McCoy listened to a side of his friend that he seldom saw, realizing that all too often he let the clear and hearty surface obscure the depths. Kirk almost never let anyone detect even a hint of private pain; and he had learned a few things from Spock about concealing it, even as he teased the Vulcan about really being human underneath. Truth to tell, Kirk himself was more deeply human underneath than he cared to admit. McCoy wished he could think of something to say that would help.

Kirk took a deep breath and let it out fast and hard. “Jim,” McCoy said carefully, hoping, as he did so, that he was not pushing even their friendship too far, “couldn’t you say to Hunter what you just said to me—about thinking you made a mistake? That wouldn’t be the same as asking to join the partnership, would it?”

“I don’t know. I’ve thought about it. But I don’t know anymore if she wants to hear that. Why should she? And even if she does, it would put her in an uncomfortable position. What if the rest of the group said no? Bones, what if they said yes and I got cold feet at the last minute? That would be nothing less than a deliberate insult. It’s the only strain I don’t think our friendship could survive. Not again.”

“You don’t ordinarily change your mind once you’ve made it up.”

“This is different.”

“Why?”

Kirk shrugged. “It just is.”

Ten hundred hours. Sulu set his duffel bag and his box of irregularly shaped oddments on one of the transporter platforms, then turned back to all his friends. Word of his transfer had spread almost instantaneously, it appeared, and for once he was glad of the highly efficient ship’s grapevine. He would never have had time to find all his friends, much less his acquaintances. But here they were, crowded into the transporter room to wish him well: the members of his beginning fencing class; Pavel Chekov and Janice Rand and Christine Chapel; the elderly yogi of the Enterprise , Beatrice Smith; Captain Kirk and Dr. McCoy and Uhura. Even Mr. Spock was there. As Sulu bid them all goodbye, he had a sudden, frightening feeling of apprehension, the conviction that there was something very wrong with what was happening, even though he wanted it, and that the pendulum would swing back very soon, with force and speed enough to crush him. He shrugged off the experience as understandable anxiety; besides, he had never had a prophetic flash before, and his ESP rating was no better than average.

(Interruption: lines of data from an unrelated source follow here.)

File: src/rtl/lsu_tlul_host.sv
// lsu_tlul_host: bridges the core LSU req/gnt/rvalid interface onto a TL-UL
// host port facing the data memory.
//
// Ports:
//   clock, reset          single clock, synchronous active-high reset
//   data_req_i/_we_i/_be_i/_addr_i/_wdata_i   core request (held until granted)
//   data_gnt_o            request accepted this cycle (combinational)
//   data_rvalid_o         one-cycle response pulse, one cycle after the D beat
//   data_rdata_o          response data, holds until the next response
//   data_err_o            d_error or source mismatch, qualified by rvalid
//   unexp_rsp_o           sticky: stray D beat or source mismatch
//   tl_h_o / tl_h_i       TL-UL A channel + d_ready / D channel + a_ready

package tlul_pkg;
  typedef struct packed {
    logic        a_valid;
    logic [2:0]  a_opcode;
    logic [2:0]  a_param;
    logic [1:0]  a_size;
    logic [7:0]  a_source;
    logic [31:0] a_address;
    logic [3:0]  a_mask;
    logic [31:0] a_data;
    logic        d_ready;
  } tl_h2d_t;

  typedef struct packed {
    logic        d_valid;
    logic [7:0]  d_source;
    logic [31:0] d_data;
    logic        d_error;
    logic        a_ready;
  } tl_d2h_t;
endpackage

module lsu_tlul_host
  import tlul_pkg::*;
#(
  parameter int unsigned MaxOutstanding = 2,
  parameter int unsigned SrcW           = 2
) (
  input  logic        clock,
  input  logic        reset,
  input  logic        data_req_i,
  input  logic        data_we_i,
  input  logic [3:0]  data_be_i,
  input  logic [31:0] data_addr_i,
  input  logic [31:0] data_wdata_i,
  output logic        data_gnt_o,
  output logic        data_rvalid_o,
  output logic [31:0] data_rdata_o,
  output logic        data_err_o,
  output logic        unexp_rsp_o,
  output tl_h2d_t     tl_h_o,
  input  tl_d2h_t     tl_h_i
);

  // Counter and FIFO pointers are sized for the largest legal depth (4);
  // only the first MaxOutstanding FIFO entries are ever addressed.
  localparam logic [2:0] MaxCnt = 3'(MaxOutstanding);
  localparam logic [1:0] LastPtr = 2'(MaxOutstanding - 1);

  logic [2:0]      count_q, count_d;
  logic [SrcW-1:0] src_cnt_q;
  logic [SrcW-1:0] fifo_q [4];
  logic [1:0]      wr_ptr_q, rd_ptr_q;
  logic            rvalid_q, err_q, unexp_q;
  logic [31:0]     rdata_q;

  logic            a_valid, gnt, d_acc, d_stray, src_mismatch;
  logic [SrcW-1:0] head;
  logic [2:0]      opcode;
  logic [1:0]      size, low;

  function automatic logic [1:0] ptr_inc(input logic [1:0] p);
    return (p == LastPtr) ? 2'd0 : p + 2'd1;
  endfunction

  // Reset also masks a_valid so nothing is granted while state is clearing.
  assign a_valid      = data_req_i & ~reset & (count_q < MaxCnt);
  assign gnt          = a_valid & tl_h_i.a_ready;
  assign d_acc        = tl_h_i.d_valid & (count_q != 3'd0);
  assign d_stray      = tl_h_i.d_valid & (count_q == 3'd0);
  assign head         = fifo_q[rd_ptr_q];
  assign src_mismatch = (tl_h_i.d_source != 8'(head));

  always_comb begin
    count_d = count_q;
    case ({gnt, d_acc})
      2'b10:   count_d = count_q + 3'd1;
      2'b01:   count_d = count_q - 3'd1;
      default: count_d = count_q;
    endcase
  end

  always_comb begin
    opcode = data_we_i ? ((data_be_i == 4'hF) ? 3'd0 : 3'd1) : 3'd4;
    size   = 2'd2;
    low    = 2'd0;
    case (data_be_i)
      4'b0001: begin size = 2'd0; low = 2'd0; end
      4'b0010: begin size = 2'd0; low = 2'd1; end
      4'b0100: begin size = 2'd0; low = 2'd2; end
      4'b1000: begin size = 2'd0; low = 2'd3; end
      4'b0011: begin size = 2'd1; low = 2'd0; end
      4'b1100: begin size = 2'd1; low = 2'd2; end
      default: begin size = 2'd2; low = 2'd0; end
    endcase
  end

  always_comb begin
    tl_h_o           = '0;
    tl_h_o.a_valid   = a_valid;
    tl_h_o.a_opcode  = opcode;
    tl_h_o.a_size    = size;
    tl_h_o.a_source  = 8'(src_cnt_q);
    tl_h_o.a_address = (data_addr_i & ~32'h3) | 32'(low);
    tl_h_o.a_mask    = (data_be_i == 4'h0) ? 4'hF : data_be_i;
    tl_h_o.a_data    = data_wdata_i;
    tl_h_o.d_ready   = 1'b1;
  end

  always_ff @(posedge clock) begin
    if (reset) begin
      count_q   <= '0;
      src_cnt_q <= '0;
      wr_ptr_q  <= '0;
      rd_ptr_q  <= '0;
      rvalid_q  <= 1'b0;
      rdata_q   <= '0;
      err_q     <= 1'b0;
      unexp_q   <= 1'b0;
      for (int i = 0; i < 4; i++) fifo_q[i] <= '0;
    end else begin
      count_q  <= count_d;
      rvalid_q <= d_acc;
      if (gnt) begin
        fifo_q[wr_ptr_q] <= src_cnt_q;
        wr_ptr_q         <= ptr_inc(wr_ptr_q);
        src_cnt_q        <= src_cnt_q + 1'b1;
      end
      if (d_acc) begin
        rd_ptr_q <= ptr_inc(rd_ptr_q);
        rdata_q  <= tl_h_i.d_data;
        err_q    <= tl_h_i.d_error | src_mismatch;
      end
      if ((d_acc & src_mismatch) | d_stray) unexp_q <= 1'b1;
    end
  end

  assign data_gnt_o    = gnt;
  assign data_rvalid_o = rvalid_q;
  assign data_rdata_o  = rdata_q;
  assign data_err_o    = err_q;
  assign unexp_rsp_o   = unexp_q;

endmodule

File: config.mk
export PLATFORM = sky130hd
export DESIGN_NAME = lsu_tlul_host
export DESIGN_NICKNAME = d
export VERILOG_FILES = /design/src/rtl/lsu_tlul_host.sv
export SDC_FILE = /design/constraint.sdc
export NUM_CORES = 1
export LEC_CHECK = 0
export BUFFER_PORTS_ARGS = -buffer_cell sky130_fd_sc_hd__buf_4
export CAP_MARGIN = 40
export CORE_MARGIN = 2
export CORE_UTILIZATION = 34
export CTS_CLUSTER_SIZE = 10
export DETAILED_ROUTE_END_ITERATION = 10
export PLACE_DENSITY_LB_ADDON = 0.1
export SLEW_MARGIN = 20
export SYNTH_ARGS = -nofsm -noshare
export SYNTH_HDL_FRONTEND = slang
export SYNTH_SLANG_ARGS = --single-unit
File: constraint.sdc
create_clock -name clock -period 2.4 [get_ports clock]
set_clock_uncertainty 0.05 [all_clocks]
set_input_delay 0.48 -clock clock [delete_from_list [all_inputs] [get_ports clock]]
set_output_delay 0.48 -clock clock [all_outputs]
set_load 0.02 [all_outputs]
**Yosys cells after proc, flatten, opt, wreduce, memory -nomap -nowiden**

Memories as Yosys holds them, arrays and structs flattened. A register that Yosys moved wholly into a read port is not among the register bits.
Cells that the tools add are included.

- Register bits: 44
- Memory bits (writable): 8
- Input port bits: 115
- Memories: 1

- $add $sub $neg: 5
- Magnitude comparators: 1
- Equality and inequality tests: 12
- Mux-type cells: 18
- Bitwise operators: 10
- Reductions and logical operators: 8

Memory list:

| memory | words | width | rd ports | clocked after memory_dff | wr ports | RTL line | RTL |
|---|---|---|---|---|---|---|---|
| fifo_q | 4 | 2 | 1 | 1 | 4 | 65 | `logic [SrcW-1:0] fifo_q [4];` |

Operators with widths:

| kind | count |
|---|---|
| $or 32x2->32 | 1 |
| $eq 4x4->1 const B | 3 |
| $mux 2 | 6 |
| $eq 4x2->1 const B | 2 |
| $ne 8x2->1 | 1 |
| $mux 1 | 7 |
| $add 2x1->2 const B | 3 |
| $and 1x1->1 | 6 |
| $eq 2x1->1 const B | 3 |
| $pmux 2 s3 | 1 |
| $pmux 3 s2 | 1 |
| $reduce_or 2->1 | 3 |
| $eq 4x1->1 const B | 1 |
| $eq 4x3->1 const B | 1 |
| $logic_not 4->1 | 1 |
| $mux 4 | 1 |
| $pmux 2 s2 | 1 |
| $reduce_or 4->1 | 1 |
| $add 3x1->3 const B | 1 |
| $logic_not 3->1 | 1 |
| $lt 3x2->1 const B | 1 |
| $mux 3 | 1 |
| $reduce_bool 3->1 | 1 |
| $sub 3x1->3 const B | 1 |
| 4 further kinds | 5 |

**Logic depth before layout (Yosys ltp)**

Gate-level depths: netlist of run 1.

- Depth in word-level cells: 9
- Gate-level depth with buffers: 11
- Mapped depth without buffers: 9

**Worst setup path after synthesis of run 1**

No wires, ideal clock.

- Path kind: register -> register
- Start: reg count_q[1]
- End: reg count_q[2]
- Library setup time: 0.070 ns
- Data arrival time: 2.194 ns
- Path slack: 0.085 ns
- Cell stages (with the launch flop): 12
- Buffers on the path: 2
- Cells stage by stage: dfxtp_1 -> nor3_1 -> nand2b_1 -> buf_2 -> inv_2 -> buf_2 -> ha_1 -> inv_1 -> fa_1 -> xor2_1 -> or3_1 -> a21oi_1

RTL lines:

| element | RTL line | RTL |
|---|---|---|
| start: declaration | 63 | `logic [2:0] count_q, count_d;` |
| start signal: assignment | 135 | `count_q <= count_d;` |
| $reduce_bool 3->1 (*) | 82 | `assign d_acc = tl_h_i.d_valid & (count_q != 3'd0);` |
| $and 1x1->1 (*) | 82 |  |
| via d_acc | 70 | `logic a_valid, gnt, d_acc, d_stray, src_mismatch;` |
| $eq 2x1->1 / $eq 2x2->1 (equally long branches) | 89 | `case ({gnt, d_acc})` |
| $pmux 3 s2 / $reduce_bool 2->1 (equally long branches) | -- |  |

The timed path passes the listed nets; every way through them passes the cells marked *.
A chain may end at the register's enable or synchronous reset.

**Worst setup path after layout of run 1**

- Start: reg count_q[1]
- End: reg count_q[2]

- Word-level cells in the longest chain between the ends: 5

Ends and longest elaborated chain:

| element | RTL line | RTL |
|---|---|---|
| $lt 3x2->1 | 80 | `assign a_valid = data_req_i & ~reset & (count_q < MaxCnt);` |
| $and 1x1->1 | 80 |  |
| $and 1x1->1 | 81 | `assign gnt = a_valid & tl_h_i.a_ready;` |
| $eq 2x1->1 / $eq 2x2->1 (equally long branches) | 89 |  |
| $pmux 3 s2 / $reduce_bool 2->1 (equally long branches) | -- |  |

Parallel ways exist; a longest one is shown, timed or not.

==> results.md, run 1 <==
- Clock Power Share: 18.7%
- Starting Density: 35.1%
- Period utilization: 89.0%
- N_diodes: 0
- Synth Area in XOR/XNOR: 3.23%
- Sequential share of the synthesized area: 42.8%
- Number of synthesized flops with an enable pin: 8
- Reg2reg end: count_q[2]
- Ys flop type: dfxtp_1
- Post-CTS Setup Inserts: 0
- Die Wd: 93.3 um
- Vias per inst: 4.45
- Post-DRT Antenna Nets: 0
- CP Data Arrival Time: 2320 ps
- Core area: 0.00773 mm2
- Switching portion of total power: 35.1%
- CTS max path bufs: 2
- FP Rows: 32
- GRT overflow: 0
- Slew at the pin with the worst max-slew slack: 527 ps
- Reg2reg start: count_q[1]
- Final hold vios: 0
- Adder-cell area share of the yosys netlist: 1.20%
- Dpl hpwl: 4410 um
- Async SR Flop Fraction: 0%
- Total Routing Usage GR: 13.2%
- Ys Warns: 0
- Placed cell count: 441
- Clock Sinks: 54
- Die Ht: 93.3 um
- Tmin final: 2140 ps
- Hold slack: 371 ps
- MaxCap Viol Count: 0
- CP Capture Type: flop
- Yosys cell types: 34
- Synthesized cell area: 0.00271 mm2
- Post-route DRC: 0
- Pint: 1.66 mW
- Unrepaired setup endpoints after global routing: false
- Antenna violations before repair: 0
- Detailed-route via count: 1997
- IO Count: 237
- WL/cell: 13.6 um
- Die area: 0.00870 mm2
- Worst reg-to-reg path cell count: 9
- Post-Syn Area per Cell: 8.55 um2
- First-pass iteration count of the detailed router: 4
- Cell Pwr Density: 827 mW/mm2
- Synth Register Bits: 54
- Worst rel slew slack: 64.9%
- Critical Path End: count_q[2]
- DR iter-0 viols: 38
- Filler cells: 824
- Static leakage: 1.34 nW
- Largest net degree at the start of global routing: 49
- Kind of critical path: reg2reg
- Multi-input logic area: 936 um2
- Slew Limit Fails: 0
- Min-Delay Path Class: in2reg
- Simple-gate share of the synthesized area: 16.9%
- Syn Inst Count: 317
- NetSw: 0.898 mW
- CP Data Required Time: 2580 ps
- GPL Wtd Cong: 0.771
- Layout cell share with drive strength beyond 1: 33.4%
- Clk slew on worst S/H paths: 90 ps
- Post-cts sizing count: 0
- CTS H-Tree Depth: 2
- Maximum clock frequency: 468 MHz
- Mux contribution to synthesized area: 1.80%
- Total wire length: 6080 um
- R2r setup slk: 260 ps
- Final setup violation count: 0
- Cts hold-fix bufs: 0
- Maximum vdd drop: 365 uV
- Sequential standard cell area: 0.00116 mm2
- Area growth from synthesis to layout: 14.3%
- TritonCTS buffer count: 5
- Setup TNS: 0 ps
- Flop pwr share: 45.5%
- CTS Root Cell: clkbuf_8
- TritonCTS clock tree: built
- Largest family of logic cells by synthesized area: buffers and inverters
- Worst setup SP type: flop
- Final cell count without fillers: 449
- # port buffers: 99
- Crit path from: count_q[1]
- First-pass GRT wire length: 9020 um
- Worst skew pair latency: 290 ps
- Critical Path Fanout Max: 4
- Final net count: 463
- Compound-Gate Fraction of Synth Area: 9.88%
- Status: completed
- Comb power frac: 35.8%
- Vias in the first global route: 1747
[critical path: stages (launching register included)]
cell and delay [ps]:
dfxtp_1 440, nor3_1 100, nand2b_1 180, inv_2 70
ha_1 170, inv_1 70, fa_1 380, xor2_1 160
or3_1 310, a21oi_1 140
[cell families after synthesis]
family / count (synthesis)
AND/OR/NAND/NOR: 103
adder cells (fa/ha/maj): 2
AO/OA/AOI/OAI: 48
XOR/XNOR: 10
other: 2
flip-flops: 54
buffers and inverters: 96
multiplexers: 2
[stage by stage]
step | utilization, % | power, mW | cell area, um2 | setup WS (ps)
floorplan | - | 1.91 | 2740 | 85.2
global placement | 39.0 | 2.11 | 3020 | 176
detailed placement | 39.0 | 2.12 | 3020 | 138
CTS | 40.1 | 2.61 | 3100 | 270
global route | 40.1 | 2.75 | 3100 | 97.3
finish | 40.1 | 2.56 | 3100 | 264
[final cells by class]
cell class | instances | area share (%)
timing repair buffer | 102 | 24.7
multi-input combinational | 176 | 30.2
clock inverter | 2 | 0.283
inverter | 7 | 0.848
tap | 102 | 4.12
clock buffer | 6 | 2.34
sequential | 54 | 37.5
[power by group through the flow]
stage	registers [mW]	clock network [mW]	logic [mW]
2_1_floorplan	1.33	0	0.574
3_3_place_gp	1.19	0	0.920
3_5_place_dp	1.19	0	0.931
4_1_cts	1.17	0.508	0.933
5_1_grt	1.19	0.543	1.01
6_report	1.17	0.479	0.916
[layout by cell type (no fill, tap or decap), types with 3 or more instances in the layout]
cell / synthesis / layout
buf_4: 74 / 102
nand2_1: 70 / 70
dfxtp_1: 46 / 46
a21oi_1: 37 / 37
nor2_1: 12 / 12
conb_1: 2 / 11
edfxtp_1: 8 / 8
xnor2_1: 6 / 6
inv_1: 5 / 5
o21bai_1: 5 / 5
clkbuf_8: 0 / 5
and3_1: 4 / 4
xor2_1: 4 / 4
nor3_1: 3 / 3
or2_2: 3 / 3
[worst min-delay path by stage]
stage | start | endpoint | slack [ps] | cells past startpoint
6_report | tl_h_i[15] | data_rdata_o[13] | 370 | 3
5_1_grt | tl_h_i[19] | data_rdata_o[17] | 360 | 3
4_1_cts | tl_h_i[19] | data_rdata_o[17] | 360 | 3
3_5_place_dp | rd_ptr_q[1] | rd_ptr_q[1] | 390 | 2
3_3_place_gp | rd_ptr_q[1] | rd_ptr_q[1] | 390 | 2
2_1_floorplan | rd_ptr_q[1] | flop | 370 | 2
[synth_stat cells, types with 3 or more instances]
master    instances  area [um2]
buf_4            74         556
nand2_1          70         263
dfxtp_1          46         921
a21oi_1          37         185
nor2_1           12        45.0
clkbuf_1          8        30.0
edfxtp_1          8         240
buf_2             7        35.0
xnor2_1           6        52.6
inv_1             5        18.8
o21bai_1          5        37.5
and3_1            4        25.0
xor2_1            4        35.0
nor3_1            3        15.0
or2_2             3        18.8
[flip-flops by register name, indices dropped and copies added (netlist names), named ones only]
register and count:
data_err_o 1, data_rvalid_o 1, src_cnt_q 2, fifo_q 8
rd_ptr_q 2, unexp_rsp_o 1, count_q 3, wr_ptr_q 2
data_rdata_o 32
[metal layers]
metal / vias to the layer above / track usage (%) / routed length [um]
met3: 10 / 5.00 / 537
met2: 87 / 20.6 / 2900
li1: 988 / - / -
met4: 0 / 5.39 / 118
met1: 912 / 16.3 / 2530
met5: - / 0 / 0
Power figures use the tool's default switching activity.
==> run 2, diff against run 1 <==
- BUFFER_PORTS_ARGS: -buffer_cell sky130_fd_sc_hd__buf_4 -> not set
- CORE_AREA: not set -> 2 2 91 93
- CORE_MARGIN: 2 -> not set
- CORE_UTILIZATION: 34 -> not set
- DIE_AREA: not set -> 0 0 93 95
- DONT_BUFFER_PORTS: not set -> 1
==> run 2 against run 1 <==
Total power is 6.8% lower. Cell count fell by 21%. Clock power is 18% higher. Core utilization fell by 9.9 points. Setup slack better by 35 ps. Die area is 1.5% higher. Critical endpoint unchanged. Largest cell class unchanged. Largest power group unchanged.
==> results.md, run 2 (synthesis results as in run 1) <==
- Status: completed
- Die area: 0.00884 mm2 (+1.5%)
- # port buffers: 0 (-100%)
- Unrepaired setup endpoints after global routing: false
- Largest register FFs: 32 (unchanged)
- Finished Core Util: 30.1% (-9.9 points)
- Most frequent cells in the layout: 70 x nand2_1, 46 x dfxtp_1, 37 x a21oi_1
- Clock Sinks: 54 (unchanged)
- Area growth from synthesis to layout: -11.8%
- Worst setup SP type: flop
- Core area: 0.00793 mm2 (+2.6%)
- CTS Root Cell: clkbuf_8
- CP Capture Type: flop
- Largest net degree at the start of global routing: 50 (+2.0%)
- Most common cell after layout, fill and taps aside: nand2_1
- Antenna violations before repair: 0 (unchanged)
- TritonCTS clock tree: built
- Dpl hpwl: 4070 um (-7.8%)
- Worst rel slew slack: 59.2% (-5.7 points)
- Post-CTS Setup Inserts: 0 (unchanged)
- N_diodes: 0 (unchanged)
- Critical Path Fanout Max: 4 (unchanged)
- FP Rows: 33 (+3.1%)
- TritonCTS buffer count: 5 (unchanged)
- Vias per inst: 4.71 (+5.8%)
- Slew Limit Fails: 0 (unchanged)
- Setup TNS: 0 ps (unchanged)
- Total wire length: 5880 um (-3.4%)
- MaxCap Viol Count: 0 (unchanged)
- Design Area, Final: 0.00239 mm2 (-23%)
- Min-Delay Path Class: in2reg
- IO Count: 237 (unchanged)
- Clk slew on worst S/H paths: 100 ps (about the same)
- Vias in the first global route: 1604 (-8.2%)
- Power Total: 2.39 mW (-6.8%)
- Cell Pwr Density: 999 mW/mm2 (+21%)
- Cts hold-fix bufs: 0 (unchanged)
- Tmin final: 2100 ps (-35.3 ps)
- Layout cell share with drive strength beyond 1: 8.03% (-25 points)
- Placed cell area: 0.00228 mm2 (-24%)
- Period utilization: 87.5% (-1.5 points)
- First-pass iteration count of the detailed router: 2 (-2)
- CP Data Required Time: 2590 ps (about the same)
- CTS H-Tree Depth: 2 (unchanged)
- Final hold vios: 0 (unchanged)
- CP Data Arrival Time: 2290 ps (-30 ps)
- Die Wd: 93 um (-0.30%)
- CTS max path bufs: 2 (unchanged)
- Final setup violation count: 0 (unchanged)
- Kind of critical path: reg2reg
- WL/cell: 16.6 um (+22%)
- Post-route DRC: 0 (unchanged)
- Starting Density: 34.2% (-0.89 points)
- Final net count: 365 (-21%)
- Die Ht: 95 um (+1.8%)
- Worst skew pair latency: 300 ps (about the same)
- DR iter-0 viols: 25 (-34%)
- Post-cts sizing count: 0 (unchanged)
- Static leakage: 0.853 nW (-36%)
- Maximum vdd drop: 361 uV (-1.1%)
- GRT overflow: 0 (unchanged)
- Detailed-route via count: 1666 (-17%)
- Post-DRT Antenna Nets: 0 (unchanged)
- Total Routing Usage GR: 12.8% (-0.36 points)
- Maximum clock frequency: 476 MHz (+1.7%)
- GPL Wtd Cong: 0.686 (-11%)
- Slew at the pin with the worst max-slew slack: 608 ps (+80.9 ps)
- First-pass GRT wire length: 8640 um (-4.2%)
[run 2: worst max-delay path, stage by stage, from the launching register on]
cell      delay (ps)
dfxtp_1          440
nor3_1           110
nand2b_1         180
inv_2             60
ha_1             170
inv_1             60
fa_1             370
xor2_1           160
or3_1            310
a21oi_1          140
[run 2: metrics by stage]
stage	instances	worst slack, ps	hold WS (ps)
finish	354	300	178
global placement	346	294	381
floorplan	326	85.2	371
global route	354	144	149
detailed placement	346	232	386
CTS	354	267	162
[run 2: path summary, 6_finish.rpt]
path | startpoint | endpoint | slack (ps) | cells after the start
max reg2reg | count_q[1] | count_q[2] | 300 | 9
max | count_q[1] | count_q[2] | 300 | 9
min | reset | data_rdata_o[19] | 180 | 1
min reg2reg | rd_ptr_q[1] | flop | 400 | 2
[run 2: area by class of cell]
type	count	area, um2
Clock buffer	7	96.3
Multi-Input combinational cell	176	936
Tap cell	105	131
Clock inverter	1	8.76
Fill cell	868	5540
Timing Repair Buffer	4	30.0
Sequential cell	54	1160
Inverter	7	26.3
[run 2: routing by layer]
layer / GRT usage, % / wire (um)
met4: 4.41 / 104
met5: 0 / 0
met1: 14.2 / 2320
met3: 6.78 / 707
met2: 21.3 / 2750
[run 2: power breakdown]
group,internal (mW),total (mW),leakage [nW],switching [mW]
logic,0.176,0.480,0.344,0.304
clock network,0.265,0.564,0.0544,0.299
registers,1.08,1.34,0.455,0.266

He did not shake hands with Mr. Spock, as he did with Captain Kirk, certainly did not embrace him, as he hugged Uhura, and, then, Dr. McCoy. Instead, Sulu bowed solemnly to the science officer. Spock raised his hand in the Vulcan equivalent.

“Live long and prosper, Mr. Sulu,” he said.

“Thank you, Mr. Spock.”

Sulu turned. “Mandala...”

She put her arms around him. “We were right, Hikaru,” she said, too softly for anyone else to hear. “But even that doesn’t make it any easier.”

“No,” he said. His vision blurred; he was embarrassed by the tears.

“Take care of yourself,” she said.

“You, too.”

He turned abruptly and bounded up onto the transporter platform. He could not stand to remain in Mandala’s arms in a place so public. They had said their goodbyes in private.

She raised her hand in a gesture of farewell. Sulu returned it, then glanced at Spock, behind the console, and nodded. The flickering coldness of the beam engulfed him, and he disappeared.

After Sulu had left, the transporter room slowly cleared out. The mood was one of general depression, to which Mandala Flynn was far more than ordinarily susceptible. She gave herself a good mental shake and forcibly turned her attention to her job. In a few minutes their prisoner would arrive. She felt uneasy about the whole assignment, and she knew something unusual was going on. The captain and the science officer knew what it was, but neither had taken her into his confidence.